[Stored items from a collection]
⟨

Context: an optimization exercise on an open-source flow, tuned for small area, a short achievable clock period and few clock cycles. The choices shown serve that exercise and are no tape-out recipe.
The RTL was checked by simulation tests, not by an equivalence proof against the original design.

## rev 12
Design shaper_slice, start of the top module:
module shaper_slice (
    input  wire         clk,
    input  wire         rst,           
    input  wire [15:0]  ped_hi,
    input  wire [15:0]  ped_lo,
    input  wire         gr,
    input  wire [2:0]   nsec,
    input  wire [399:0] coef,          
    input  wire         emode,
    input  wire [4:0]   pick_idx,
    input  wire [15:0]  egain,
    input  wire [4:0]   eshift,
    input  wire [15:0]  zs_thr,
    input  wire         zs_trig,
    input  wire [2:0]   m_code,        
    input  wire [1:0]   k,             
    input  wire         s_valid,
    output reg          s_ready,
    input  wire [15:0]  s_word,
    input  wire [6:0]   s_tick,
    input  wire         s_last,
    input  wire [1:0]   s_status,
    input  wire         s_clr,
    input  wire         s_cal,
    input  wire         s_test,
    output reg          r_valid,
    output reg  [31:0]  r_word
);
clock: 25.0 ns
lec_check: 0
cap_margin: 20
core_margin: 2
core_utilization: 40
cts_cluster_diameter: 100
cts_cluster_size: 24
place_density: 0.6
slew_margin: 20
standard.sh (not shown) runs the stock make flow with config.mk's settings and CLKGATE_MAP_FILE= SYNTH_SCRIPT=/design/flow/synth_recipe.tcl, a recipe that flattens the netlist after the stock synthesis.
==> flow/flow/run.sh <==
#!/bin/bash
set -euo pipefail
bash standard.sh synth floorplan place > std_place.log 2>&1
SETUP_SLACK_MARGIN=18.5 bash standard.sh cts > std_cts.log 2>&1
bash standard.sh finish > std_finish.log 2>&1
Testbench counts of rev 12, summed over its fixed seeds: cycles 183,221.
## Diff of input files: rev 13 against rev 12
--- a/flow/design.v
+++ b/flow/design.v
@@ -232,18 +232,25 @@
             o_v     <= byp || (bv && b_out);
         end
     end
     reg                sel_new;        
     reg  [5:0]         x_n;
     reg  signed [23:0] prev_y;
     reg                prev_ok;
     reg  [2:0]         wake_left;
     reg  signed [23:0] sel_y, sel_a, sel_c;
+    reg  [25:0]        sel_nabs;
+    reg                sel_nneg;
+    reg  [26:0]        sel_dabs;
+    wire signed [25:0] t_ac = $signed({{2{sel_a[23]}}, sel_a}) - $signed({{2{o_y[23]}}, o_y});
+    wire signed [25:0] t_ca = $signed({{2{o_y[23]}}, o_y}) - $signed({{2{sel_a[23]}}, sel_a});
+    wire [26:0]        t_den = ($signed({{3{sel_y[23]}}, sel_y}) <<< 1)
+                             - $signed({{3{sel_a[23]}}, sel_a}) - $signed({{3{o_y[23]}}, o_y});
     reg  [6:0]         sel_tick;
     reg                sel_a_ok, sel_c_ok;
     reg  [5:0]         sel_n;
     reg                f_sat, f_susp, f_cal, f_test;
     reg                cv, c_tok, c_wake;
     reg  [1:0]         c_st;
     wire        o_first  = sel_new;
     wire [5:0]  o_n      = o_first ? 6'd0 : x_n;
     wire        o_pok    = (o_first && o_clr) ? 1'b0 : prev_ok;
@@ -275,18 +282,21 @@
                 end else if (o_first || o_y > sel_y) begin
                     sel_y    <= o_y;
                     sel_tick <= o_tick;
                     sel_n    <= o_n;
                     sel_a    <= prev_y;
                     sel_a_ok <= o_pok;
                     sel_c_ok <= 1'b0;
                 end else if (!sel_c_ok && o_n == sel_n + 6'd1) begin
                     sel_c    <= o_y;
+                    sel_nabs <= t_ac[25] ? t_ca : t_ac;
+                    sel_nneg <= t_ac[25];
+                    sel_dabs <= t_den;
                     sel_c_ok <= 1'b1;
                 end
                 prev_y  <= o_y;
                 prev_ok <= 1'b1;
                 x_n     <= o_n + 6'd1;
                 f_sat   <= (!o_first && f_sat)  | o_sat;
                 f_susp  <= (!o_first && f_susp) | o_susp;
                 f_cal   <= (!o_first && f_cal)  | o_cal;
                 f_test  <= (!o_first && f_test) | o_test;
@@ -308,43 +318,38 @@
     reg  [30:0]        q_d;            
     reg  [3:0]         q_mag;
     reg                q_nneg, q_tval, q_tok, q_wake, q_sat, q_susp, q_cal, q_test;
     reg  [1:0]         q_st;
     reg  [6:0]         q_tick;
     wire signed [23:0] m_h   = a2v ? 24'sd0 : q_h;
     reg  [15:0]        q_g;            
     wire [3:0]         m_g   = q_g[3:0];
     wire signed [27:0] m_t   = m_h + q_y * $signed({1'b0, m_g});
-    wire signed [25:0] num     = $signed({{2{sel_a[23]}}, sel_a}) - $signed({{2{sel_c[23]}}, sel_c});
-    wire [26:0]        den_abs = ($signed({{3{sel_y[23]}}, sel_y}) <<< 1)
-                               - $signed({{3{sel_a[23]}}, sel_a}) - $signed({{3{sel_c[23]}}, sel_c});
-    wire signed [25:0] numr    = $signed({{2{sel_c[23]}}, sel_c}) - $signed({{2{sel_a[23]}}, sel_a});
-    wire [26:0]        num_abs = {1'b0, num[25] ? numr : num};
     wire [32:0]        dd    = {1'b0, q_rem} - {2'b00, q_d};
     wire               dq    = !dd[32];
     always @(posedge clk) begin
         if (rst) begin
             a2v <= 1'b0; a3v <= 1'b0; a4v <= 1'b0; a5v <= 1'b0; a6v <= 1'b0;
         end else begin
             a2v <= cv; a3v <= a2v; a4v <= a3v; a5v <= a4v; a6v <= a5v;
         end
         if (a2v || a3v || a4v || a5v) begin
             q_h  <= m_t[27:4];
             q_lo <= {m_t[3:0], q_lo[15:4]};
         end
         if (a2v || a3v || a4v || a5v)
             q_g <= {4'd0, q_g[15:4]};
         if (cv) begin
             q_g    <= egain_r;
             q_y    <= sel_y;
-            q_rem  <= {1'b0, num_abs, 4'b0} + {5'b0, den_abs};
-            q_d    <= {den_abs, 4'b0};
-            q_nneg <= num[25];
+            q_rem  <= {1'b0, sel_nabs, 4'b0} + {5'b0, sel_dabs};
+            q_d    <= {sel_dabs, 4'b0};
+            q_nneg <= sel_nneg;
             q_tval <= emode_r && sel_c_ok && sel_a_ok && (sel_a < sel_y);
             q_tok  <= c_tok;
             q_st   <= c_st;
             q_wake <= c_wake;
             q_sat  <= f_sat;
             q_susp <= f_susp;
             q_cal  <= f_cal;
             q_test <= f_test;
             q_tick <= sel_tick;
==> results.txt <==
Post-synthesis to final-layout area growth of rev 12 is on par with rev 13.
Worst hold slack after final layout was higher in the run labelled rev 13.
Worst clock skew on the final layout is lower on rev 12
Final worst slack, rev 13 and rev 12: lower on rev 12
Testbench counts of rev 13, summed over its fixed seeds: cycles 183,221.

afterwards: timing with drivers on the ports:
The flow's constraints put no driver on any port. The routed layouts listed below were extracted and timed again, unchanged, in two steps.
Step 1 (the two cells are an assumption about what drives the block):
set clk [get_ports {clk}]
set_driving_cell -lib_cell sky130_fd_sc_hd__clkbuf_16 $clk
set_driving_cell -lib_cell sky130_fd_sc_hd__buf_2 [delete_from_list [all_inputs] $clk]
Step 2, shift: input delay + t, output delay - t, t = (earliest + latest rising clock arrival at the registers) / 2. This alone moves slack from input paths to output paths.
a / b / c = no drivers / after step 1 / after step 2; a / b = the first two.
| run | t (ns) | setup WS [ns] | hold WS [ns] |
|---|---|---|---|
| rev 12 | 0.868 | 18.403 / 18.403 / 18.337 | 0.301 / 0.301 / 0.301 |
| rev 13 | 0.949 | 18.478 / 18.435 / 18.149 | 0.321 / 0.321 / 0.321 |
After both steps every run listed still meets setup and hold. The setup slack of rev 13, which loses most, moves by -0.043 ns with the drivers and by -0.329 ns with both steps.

⟩
⟨

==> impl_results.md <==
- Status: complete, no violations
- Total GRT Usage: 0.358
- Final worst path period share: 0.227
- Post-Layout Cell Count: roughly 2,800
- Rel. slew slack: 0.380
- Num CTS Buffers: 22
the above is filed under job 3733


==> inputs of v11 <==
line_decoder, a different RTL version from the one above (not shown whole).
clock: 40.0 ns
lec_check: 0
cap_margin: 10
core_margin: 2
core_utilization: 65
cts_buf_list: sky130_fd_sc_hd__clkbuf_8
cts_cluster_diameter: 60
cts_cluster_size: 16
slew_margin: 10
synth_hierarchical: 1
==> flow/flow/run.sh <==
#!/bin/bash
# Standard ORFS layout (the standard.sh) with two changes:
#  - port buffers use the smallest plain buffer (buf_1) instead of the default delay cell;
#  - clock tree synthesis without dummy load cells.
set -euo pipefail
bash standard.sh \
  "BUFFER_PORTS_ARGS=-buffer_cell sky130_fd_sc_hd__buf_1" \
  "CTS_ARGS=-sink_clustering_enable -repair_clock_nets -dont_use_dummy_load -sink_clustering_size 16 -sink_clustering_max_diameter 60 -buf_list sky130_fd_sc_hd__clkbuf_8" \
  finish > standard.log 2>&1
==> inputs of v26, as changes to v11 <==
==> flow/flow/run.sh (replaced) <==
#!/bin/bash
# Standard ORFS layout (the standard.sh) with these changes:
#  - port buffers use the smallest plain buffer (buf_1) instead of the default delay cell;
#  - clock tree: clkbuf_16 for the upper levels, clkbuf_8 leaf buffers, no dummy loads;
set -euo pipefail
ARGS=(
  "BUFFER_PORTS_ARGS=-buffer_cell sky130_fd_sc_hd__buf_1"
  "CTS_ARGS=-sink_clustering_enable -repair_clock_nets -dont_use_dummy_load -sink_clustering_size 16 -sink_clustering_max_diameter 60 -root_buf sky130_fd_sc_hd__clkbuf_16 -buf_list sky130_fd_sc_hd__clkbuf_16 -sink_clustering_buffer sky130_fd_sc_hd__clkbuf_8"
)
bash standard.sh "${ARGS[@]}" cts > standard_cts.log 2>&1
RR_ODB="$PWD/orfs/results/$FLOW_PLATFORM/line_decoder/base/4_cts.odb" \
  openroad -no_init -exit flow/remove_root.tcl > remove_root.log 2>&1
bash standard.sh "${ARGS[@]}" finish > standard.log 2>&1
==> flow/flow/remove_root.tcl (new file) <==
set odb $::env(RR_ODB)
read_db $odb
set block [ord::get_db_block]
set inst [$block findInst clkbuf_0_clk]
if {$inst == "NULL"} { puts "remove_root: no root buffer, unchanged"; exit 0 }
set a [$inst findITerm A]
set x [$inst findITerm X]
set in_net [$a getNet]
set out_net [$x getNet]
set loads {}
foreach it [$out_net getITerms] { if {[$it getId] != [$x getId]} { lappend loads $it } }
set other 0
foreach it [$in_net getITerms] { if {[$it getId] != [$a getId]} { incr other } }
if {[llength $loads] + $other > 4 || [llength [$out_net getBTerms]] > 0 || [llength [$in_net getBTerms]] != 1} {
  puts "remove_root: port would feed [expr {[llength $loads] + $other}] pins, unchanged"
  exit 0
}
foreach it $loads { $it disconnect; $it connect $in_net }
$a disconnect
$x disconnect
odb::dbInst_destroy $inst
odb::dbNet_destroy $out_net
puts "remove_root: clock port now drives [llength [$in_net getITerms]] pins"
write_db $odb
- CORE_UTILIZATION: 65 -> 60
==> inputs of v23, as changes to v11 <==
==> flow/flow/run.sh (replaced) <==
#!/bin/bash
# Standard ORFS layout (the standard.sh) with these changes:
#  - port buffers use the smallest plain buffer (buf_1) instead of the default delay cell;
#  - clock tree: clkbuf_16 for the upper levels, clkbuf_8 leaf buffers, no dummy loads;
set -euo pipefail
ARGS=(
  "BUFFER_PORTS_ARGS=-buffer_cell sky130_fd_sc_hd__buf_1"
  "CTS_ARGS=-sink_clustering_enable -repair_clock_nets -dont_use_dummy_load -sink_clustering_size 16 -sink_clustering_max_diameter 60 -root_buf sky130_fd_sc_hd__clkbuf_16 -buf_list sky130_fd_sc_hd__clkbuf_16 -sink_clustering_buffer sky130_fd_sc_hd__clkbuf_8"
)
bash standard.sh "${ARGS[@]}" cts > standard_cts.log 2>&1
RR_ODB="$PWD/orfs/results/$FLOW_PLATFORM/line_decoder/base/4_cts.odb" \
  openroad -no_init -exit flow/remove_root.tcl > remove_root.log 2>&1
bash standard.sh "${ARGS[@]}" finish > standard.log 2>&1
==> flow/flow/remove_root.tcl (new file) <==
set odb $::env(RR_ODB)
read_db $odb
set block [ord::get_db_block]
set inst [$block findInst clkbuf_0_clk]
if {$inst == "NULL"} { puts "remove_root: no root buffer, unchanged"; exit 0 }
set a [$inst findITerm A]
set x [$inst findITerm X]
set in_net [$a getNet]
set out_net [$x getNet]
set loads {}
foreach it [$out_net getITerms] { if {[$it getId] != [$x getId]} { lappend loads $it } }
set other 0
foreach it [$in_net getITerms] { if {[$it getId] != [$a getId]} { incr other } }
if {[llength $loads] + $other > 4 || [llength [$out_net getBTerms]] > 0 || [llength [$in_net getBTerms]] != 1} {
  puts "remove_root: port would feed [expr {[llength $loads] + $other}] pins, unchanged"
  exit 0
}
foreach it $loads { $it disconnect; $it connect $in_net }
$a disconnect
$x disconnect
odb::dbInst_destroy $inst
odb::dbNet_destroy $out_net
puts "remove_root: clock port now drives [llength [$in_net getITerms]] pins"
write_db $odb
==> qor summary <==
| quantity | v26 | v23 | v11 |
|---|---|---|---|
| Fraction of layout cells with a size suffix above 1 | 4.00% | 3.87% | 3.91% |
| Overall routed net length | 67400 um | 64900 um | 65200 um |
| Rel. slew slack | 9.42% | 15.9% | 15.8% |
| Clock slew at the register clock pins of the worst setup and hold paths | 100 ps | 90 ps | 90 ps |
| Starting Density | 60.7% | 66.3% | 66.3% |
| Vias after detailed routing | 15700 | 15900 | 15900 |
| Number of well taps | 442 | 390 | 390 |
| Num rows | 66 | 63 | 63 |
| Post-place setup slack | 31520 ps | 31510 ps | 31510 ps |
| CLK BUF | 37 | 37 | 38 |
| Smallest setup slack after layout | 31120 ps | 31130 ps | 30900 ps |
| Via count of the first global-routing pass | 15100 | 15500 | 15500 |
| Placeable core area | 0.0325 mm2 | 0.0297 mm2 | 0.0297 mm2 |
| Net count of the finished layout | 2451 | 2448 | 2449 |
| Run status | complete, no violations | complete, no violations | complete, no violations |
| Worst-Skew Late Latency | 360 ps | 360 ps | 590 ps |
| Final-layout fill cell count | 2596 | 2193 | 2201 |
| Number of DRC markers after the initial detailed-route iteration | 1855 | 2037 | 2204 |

⟩
⟨

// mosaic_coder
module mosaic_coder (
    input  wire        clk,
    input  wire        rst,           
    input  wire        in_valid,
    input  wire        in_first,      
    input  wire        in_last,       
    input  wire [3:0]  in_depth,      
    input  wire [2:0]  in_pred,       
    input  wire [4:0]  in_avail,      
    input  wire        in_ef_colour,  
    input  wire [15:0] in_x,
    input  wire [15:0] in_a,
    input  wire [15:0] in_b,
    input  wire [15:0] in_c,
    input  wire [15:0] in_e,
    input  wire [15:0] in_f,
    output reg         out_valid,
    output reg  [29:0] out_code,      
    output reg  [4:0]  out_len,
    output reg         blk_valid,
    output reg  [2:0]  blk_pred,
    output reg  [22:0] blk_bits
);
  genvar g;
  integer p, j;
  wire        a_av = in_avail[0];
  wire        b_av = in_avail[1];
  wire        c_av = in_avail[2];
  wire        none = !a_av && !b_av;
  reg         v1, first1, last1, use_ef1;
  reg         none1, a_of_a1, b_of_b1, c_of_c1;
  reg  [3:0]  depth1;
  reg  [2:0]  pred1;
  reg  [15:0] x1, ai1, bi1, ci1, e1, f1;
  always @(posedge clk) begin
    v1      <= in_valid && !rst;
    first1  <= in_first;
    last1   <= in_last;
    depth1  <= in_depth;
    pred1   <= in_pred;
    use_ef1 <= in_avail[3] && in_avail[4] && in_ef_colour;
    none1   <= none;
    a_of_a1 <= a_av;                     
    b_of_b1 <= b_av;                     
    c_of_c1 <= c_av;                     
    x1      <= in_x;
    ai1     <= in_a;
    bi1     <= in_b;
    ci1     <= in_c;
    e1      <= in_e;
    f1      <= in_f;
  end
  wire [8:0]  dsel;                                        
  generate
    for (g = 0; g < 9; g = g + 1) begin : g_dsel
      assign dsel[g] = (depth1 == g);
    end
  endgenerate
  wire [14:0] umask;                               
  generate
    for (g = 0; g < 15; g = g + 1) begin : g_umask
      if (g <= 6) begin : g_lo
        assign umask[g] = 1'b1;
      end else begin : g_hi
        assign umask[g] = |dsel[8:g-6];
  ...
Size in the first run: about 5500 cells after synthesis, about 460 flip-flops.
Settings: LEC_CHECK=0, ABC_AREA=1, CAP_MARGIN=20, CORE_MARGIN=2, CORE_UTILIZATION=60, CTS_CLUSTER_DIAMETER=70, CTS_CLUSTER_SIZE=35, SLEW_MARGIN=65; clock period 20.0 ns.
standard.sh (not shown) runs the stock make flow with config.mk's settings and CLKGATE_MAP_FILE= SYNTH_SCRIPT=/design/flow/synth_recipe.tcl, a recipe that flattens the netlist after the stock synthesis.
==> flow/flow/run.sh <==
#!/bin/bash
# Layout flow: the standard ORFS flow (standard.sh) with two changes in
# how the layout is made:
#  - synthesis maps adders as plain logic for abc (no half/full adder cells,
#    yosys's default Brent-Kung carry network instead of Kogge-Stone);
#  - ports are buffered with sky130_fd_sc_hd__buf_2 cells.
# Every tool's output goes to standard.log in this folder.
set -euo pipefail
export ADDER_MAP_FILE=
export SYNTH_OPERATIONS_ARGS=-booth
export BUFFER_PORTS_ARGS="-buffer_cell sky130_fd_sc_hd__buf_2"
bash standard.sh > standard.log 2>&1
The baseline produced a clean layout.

⟩

* _TASK DESCRIPTION_: For this exercise, repeat exactly the lines of the data above from the one with "if (g <= 6) begin : g_lo" down to the one with "Size in the", both end lines included.

* _YOUR SOLUTION_:
      if (g <= 6) begin : g_lo
        assign umask[g] = 1'b1;
      end else begin : g_hi
        assign umask[g] = |dsel[8:g-6];
  ...
Size in the first run: about 5500 cells after synthesis, about 460 flip-flops.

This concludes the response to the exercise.